3. The leakproof waste collection apparatus of claim 1, wherein: The crushing assembly (3) includes a motor (301), and one end of the output shaft of the motor (301) is rotatably connected to a first gear (302). The outer wall of the first gear (302) is meshed with a second gear (303). The first gear (302) and the second gear (303) are both located on the outside of the crushing chamber (304). One end of the output shaft of the motor (301) passes through the outside of the crushing chamber (304) and is rotatably connected to a transmission roller (305). There are multiple transmission rollers (305). The multiple transmission rollers (305) are symmetrically distributed about the horizontal center line of the crushing chamber (304). One end of one transmission roller (305) is rotatably connected to a second gear (303). The outer wall of the multiple transmission rollers (305) is movably connected to crushing teeth (306). The crushing teeth (306) of the multiple transmission rollers (305) are alternately distributed.
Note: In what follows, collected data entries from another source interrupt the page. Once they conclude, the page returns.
<file path="config.mk">
export PLATFORM = sky130hd
export DESIGN_NAME = vga_timing_gen
export DESIGN_NICKNAME = d
export VERILOG_FILES = /design/src/rtl/vga_timing_gen.sv
export SDC_FILE = /design/constraint.sdc
export NUM_CORES = 1
export LEC_CHECK = 0
export BUFFER_PORTS_ARGS = -buffer_cell sky130_fd_sc_hd__buf_2
export CAP_MARGIN = 0
export CORE_ASPECT_RATIO = 0.9
export CORE_MARGIN = 3
export CORE_UTILIZATION = 35
export DETAILED_ROUTE_END_ITERATION = 8
export HOLD_SLACK_MARGIN = 0.1
export PLACE_DENSITY_LB_ADDON = 0.05
export SYNTH_ARGS = -nofsm -noshare
export SYNTH_HDL_FRONTEND = slang
export SYNTH_SLANG_ARGS = --single-unit
</file>
<file path="constraint.sdc">
create_clock -name pclk -period 3.9 [get_ports pclk]
set_clock_uncertainty 0.2 [all_clocks]
set_input_delay 0.195 -clock pclk [delete_from_list [all_inputs] [get_ports pclk]]
set_output_delay 0.195 -clock pclk [all_outputs]
set_load 0.02 [all_outputs]
</file>
<file path="src/rtl/vga_timing_gen.sv">
// VGA raster timing generator: pixel/line counters with registered sync, blanking
// and background colour, all decoded from the next position so the bus has zero skew.
module vga_timing_gen #(
  parameter int          H_ACTIVE  = 800,
  parameter int          H_FP      = 40,
  parameter int          H_SYNC    = 128,
  parameter int          H_BP      = 88,
  parameter int          V_ACTIVE  = 600,
  parameter int          V_FP      = 1,
  parameter int          V_SYNC    = 4,
  parameter int          V_BP      = 23,
  parameter bit          SYNC_POL  = 1'b1,
  parameter logic [11:0] BG_COLOUR = 12'h000,
  localparam int         VGA_BUS_SIZE = 36
) (
  input  logic                    pclk,
  input  logic                    rst,
  input  logic                    en,
  output logic [VGA_BUS_SIZE-1:0] vga_bus_out,
  output logic                    hblnk,
  output logic                    vblnk,
  output logic                    frame_start,
  output logic [15:0]             frame_cnt
);

  localparam int H_TOTAL  = H_ACTIVE + H_FP + H_SYNC + H_BP;
  localparam int V_TOTAL  = V_ACTIVE + V_FP + V_SYNC + V_BP;
  localparam int HS_START = H_ACTIVE + H_FP;
  localparam int HS_END   = HS_START + H_SYNC;
  localparam int VS_START = V_ACTIVE + V_FP;
  localparam int VS_END   = VS_START + V_SYNC;

  logic [10:0] hcount_q, vcount_q;
  logic [10:0] hcount_nxt, vcount_nxt;
  logic        hsync_q, vsync_q, hblnk_q, vblnk_q, frame_start_q;
  logic        hsync_nxt, vsync_nxt, hblnk_nxt, vblnk_nxt, frame_start_nxt;
  logic [11:0] rgb_q, rgb_nxt;
  logic [15:0] frame_cnt_q;

  // Everything below is decoded from the position about to be presented, so each
  // registered output lines up with the hcount/vcount it is sent with.
  always_comb begin
    hcount_nxt = hcount_q + 11'd1;
    vcount_nxt = vcount_q;
    if (hcount_q == 11'(H_TOTAL - 1)) begin
      hcount_nxt = 11'd0;
      vcount_nxt = (vcount_q == 11'(V_TOTAL - 1)) ? 11'd0 : vcount_q + 11'd1;
    end
    hblnk_nxt       = (hcount_nxt >= 11'(H_ACTIVE));
    vblnk_nxt       = (vcount_nxt >= 11'(V_ACTIVE));
    hsync_nxt       = (hcount_nxt >= 11'(HS_START) && hcount_nxt < 11'(HS_END)) ? SYNC_POL : ~SYNC_POL;
    vsync_nxt       = (vcount_nxt >= 11'(VS_START) && vcount_nxt < 11'(VS_END)) ? SYNC_POL : ~SYNC_POL;
    rgb_nxt         = (hblnk_nxt || vblnk_nxt) ? 12'h000 : BG_COLOUR;
    frame_start_nxt = (hcount_nxt == 11'd0) && (vcount_nxt == 11'd0);
  end

  // en low freezes the raster; only the frame_start pulse is forced back to 0.
  always_ff @(posedge pclk or negedge rst) begin
    if (!rst) begin
      hcount_q      <= 11'd0;
      vcount_q      <= 11'd0;
      hblnk_q       <= 1'b0;
      vblnk_q       <= 1'b0;
      hsync_q       <= ~SYNC_POL;
      vsync_q       <= ~SYNC_POL;
      rgb_q         <= 12'h000;
      frame_start_q <= 1'b0;
      frame_cnt_q   <= 16'd0;
    end else if (en) begin
      hcount_q      <= hcount_nxt;
      vcount_q      <= vcount_nxt;
      hblnk_q       <= hblnk_nxt;
      vblnk_q       <= vblnk_nxt;
      hsync_q       <= hsync_nxt;
      vsync_q       <= vsync_nxt;
      rgb_q         <= rgb_nxt;
      frame_start_q <= frame_start_nxt;
      if (frame_start_nxt) frame_cnt_q <= frame_cnt_q + 16'd1;
    end else begin
      frame_start_q <= 1'b0;
    end
  end

  assign vga_bus_out = {hcount_q, vcount_q, hsync_q, vsync_q, rgb_q};
  assign hblnk       = hblnk_q;
  assign vblnk       = vblnk_q;
  assign frame_start = frame_start_q;
  assign frame_cnt   = frame_cnt_q;

endmodule

</file>
==> impl_metrics.toml <==
[sta]
rsz0062_at_grt = "no"
finalCritPeriodShare_pct = 79.4
fmax_mhz = 323
maxSlewViolCount = 0
slew_headroom_pct = 33.6
hold_slack_ns = 0.233
tns_ns = 0
finalCriticalPeriod_ns = 3.10
setup_viol = 0
hold_viol = 0
tightest_slew_ns = 0.996
fin_ws_ns = 0.804

[worst_hold_path]
min_from = "en"
hold_path_depth = 3
hold_end = "hcount_q[3]$_DFFE_PN0P_"
hp-class = "primary input to register"

[global_route]
use_met3_pct = 2.86
grt_busiest_layer = "met2"
antenna_found_initial = 0
grt_pass1_wl_mm = 11.6
grt_usage_pct = 15.6
grt.overflow.total = 0
grt.met2_usage_pct = 23.6
met1_usage_pct = 22.4
grt_max_degree = 44
grt_pass1_vias = 2245

[cells_and_area]
instances_no_fill = 439
antenna_cells = 0
fillers = 806
regArea_mm2 = 0.00108
area_delta_synth_final_pct = 11.9
nets = 349
drive_above_1_share_pct = 22.2
multi_input_comb_area_mm2 = 0.00152

[critical_path]
crit_family = "simple AND/OR/NAND/NOR gates"
crit-reg2reg-capture = "frame_cnt[13]$_DFFE_PN0P_"
rr_worst_depth = 10
worstPathRequired_ns = 3.90
crit_chain = "ha_1 > nand4_1 > buf_4 > and2_1 > a211oi_2 > nand2_1 > nor4_2 > and3_4 > nand4_1 > xnor2_1"
slowest_stage = "dfrtp_1"
worst_ep_arrival_time_ns = 3.10
critPathBufInv = 1
r2r_setup_slack_ns = 0.80
startpoint_type = "register"
crit_path_frequent_cell = "nand4_1"
critPathCaptureType = "register"
path_max_fanout = 12
cpPeakStageDelay_ns = 0.46
path_class = "register to register"
crit-reg2reg-launch = "hcount_q[0]$_DFFE_PN0P_"

[placed_design]
place_inst = 430
hpwl_mm = 4.87
port_buffers = 45
dp_slack_ns = 0.759
gp_congestion = 0.837

[route]
viasPerCell = 5.33
vias = 2341
ant_nets = 0
drtPass1Iterations = 4
drc = 0
wl_per_cell_um = 15.3
wl_mm = 6.74
drtIter0Drc = 120

[yosys]
avgSynthCellArea_um2 = 9.07
synth_top_area_share_pct = 38.7
synth-seq-cells = 43
synth_edf_count = 0
synth_cell_types = 55
syn_area_mm2 = 0.00278
ys_async_sr_fraction_pct = 100
ys.flop_type = "dfrtp_1"
synth_area_leaders = "dfrtp_1 39%, xnor2_1 8.2%, nand2_1 4.4%"
ys_warn_count = 0
synth_largest_area_cell = "dfrtp_1"
ys_seq_area_share_pct = 38.7
syn_inst = 307

[die]
initial_core_util_pct = 36.5
core_area_mm2 = 0.00762
die_w_um = 100
num_rows = 30
fp.dieH_um = 90.6
die_area_mm2 = 0.00906
ioPinCount = 58

[clock_tree]
cts_tree = "yes"
clockRootBuffer = "clkbuf_8"
htreeDepth = 2
ctsResizeCount = 0
cts.clk_slew.worst_paths_ns = 0.09
numCtsBuffers = 5
clkLatencyLatePin_ns = 0.31
cts_sinks = 43
clock_path_buffers = 2

[run_status]
status = "complete, no violations"

[power]
p_leak_nw = 1.37
peakVddDrop_mv = 0.309
powerDensity_mw_per_mm2 = 411
total_power_mw = 1.28

[run]
maxCapViolCount = 0
## cells by family after synthesis
logic type               after synthesis  share of synthesized area [%]
flip-flops                            43                           38.7
adder cells (fa/ha/maj)                4                           1.80
buffers and inverters                 41                           8.13
other                                  1                          0.135
multiplexers                           5                           2.11
AO/OA/AOI/OAI                         59                           14.2
AND/OR/NAND/NOR                      122                           24.9
XOR/XNOR                              32                           10.1
## report_power, final
part           switching (mW)  total (mW)  internal, mW  leakage (nW)
Combinational           0.245       0.398         0.154         0.758
Clock                   0.179       0.307         0.128        0.0408
Sequential             0.0811       0.574         0.492         0.572
Total                   0.505        1.28         0.774          1.37
## layer usage
layer / wire, um / share of wire (%) / vias to the layer above
met5: 0 / 0 / -
met4: 77 / 1.1 / 0
met3: 339 / 5.0 / 6
met2: 3080 / 46 / 54
met1: 3240 / 48 / 1125
li1: - / - / 1156
## worst reg2reg max path: stages (launching register included)
cell and delay (ns):
dfrtp_1 0.46, ha_1 0.30, nand4_1 0.31, buf_4 0.28, and2_1 0.16, a211oi_2 0.21, nand2_1 0.11, nor4_2 0.34
and3_4 0.34, nand4_1 0.13, xnor2_1 0.15
## synthesized netlist by cell type (2+ instances only)
cell type,count
o21a_1,3
mux2_2,3
a211oi_1,3
or2_2,2
a311oi_1,2
buf_4,14
a31oi_1,4
or3_1,2
ha_1,4
o31ai_1,2
nand3_1,18
o21ai_0,19
o22ai_1,2
nand4_1,19
o32ai_1,2
buf_2,3
nor4_1,5
a21oi_1,9
a21boi_0,2
and2_1,4
and4_1,2
inv_1,6
xnor2_1,26
nor4b_1,2
xor2_1,6
dfrtp_1,43
and3_1,10
clkbuf_1,15
buf_6,2
nand2b_1,2
nor2_1,13
o22a_1,2
nor4_2,2
nand2_1,33
## flip-flops by register name, indices dropped and copies added (netlist names)
name	count
vsync_q	1
vblnk	1
hsync_q	1
hblnk	1
vcount_q	11
frame_cnt	16
frame_start	1
hcount_q	11
## cell type report
class | count | share of cell area [%]
clock buffers | 5 | 2.21
clock inverters | 3 | 0.763
inverters | 6 | 0.723
multi-input cells | 234 | 48.9
flip-flops and latches | 43 | 34.6
well taps | 96 | 3.86
repair buffers | 52 | 9.00
## stage by stage
| stage | area, um2 | utilization (%) |
|---|---|---|
| floorplan | 2830 | - |
| global placement | 3010 | 39.5 |
| detailed placement | 3010 | 39.5 |
| CTS | 3110 | 40.9 |
| global route | 3110 | 40.9 |
| finish | 3110 | 40.9 |
## worst max-delay path by stage
stage | startpoint | end | slack, ns | cells after the start
floorplan | hcount_q[0]$_DFFE_PN0P_ | frame_cnt[14]$_DFFE_PN0P_ | 0.84 | 10
global placement | hcount_q[0]$_DFFE_PN0P_ | frame_cnt[11]$_DFFE_PN0P_ | 0.78 | 10
detailed placement | hcount_q[0]$_DFFE_PN0P_ | frame_cnt[13]$_DFFE_PN0P_ | 0.76 | 10
CTS | hcount_q[0]$_DFFE_PN0P_ | frame_cnt[4]$_DFFE_PN0P_ | 0.76 | 10
global route | hcount_q[8]$_DFFE_PN0P_ | frame_cnt[14]$_DFFE_PN0P_ | 0.47 | 8
finish | hcount_q[0]$_DFFE_PN0P_ | frame_cnt[13]$_DFFE_PN0P_ | 0.80 | 10
## cells in the final DEF (no fill, tap or decap), drive strengths merged, types with 6 or more instances in the layout
cell / count
buf: 51
dfrtp: 43
nand2: 33
xnor2: 26
nand4: 19
o21ai: 19
nand3: 19
nor2: 13
conb: 12
and3: 11
a21oi: 10
nor4: 8
inv: 7
xor2: 6
## repair_timing
item | CTS | global route
hold buffers | 1 | 0
buffers inserted | 0 | 0
endpoints found under the hold margin | 43 | 0
setup endpoints to repair | 0 | 0
No activity file was read; power rests on OpenSTA's default activity.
4. The leakproof waste collection apparatus of claim 1, wherein: The screening assembly (5) includes a screening chamber (501), and the screening chamber (501) is provided with multiple sorting screens (502). Multiple screening outlets (503) are alternately provided on both sides of the screening chamber (501), and the screening outlets (503) are located on one side of the sorting screens (502). The bottom of the lowest sorting screen (502) is movably connected to a vibration motor (504), and multiple vibration isolation springs (505) are distributed in a ring around the outside of the vibration motor (504).
5. The leakproof waste collection apparatus of claim 4, wherein: The mesh size of the sorting sieve (502) gradually decreases from top to bottom.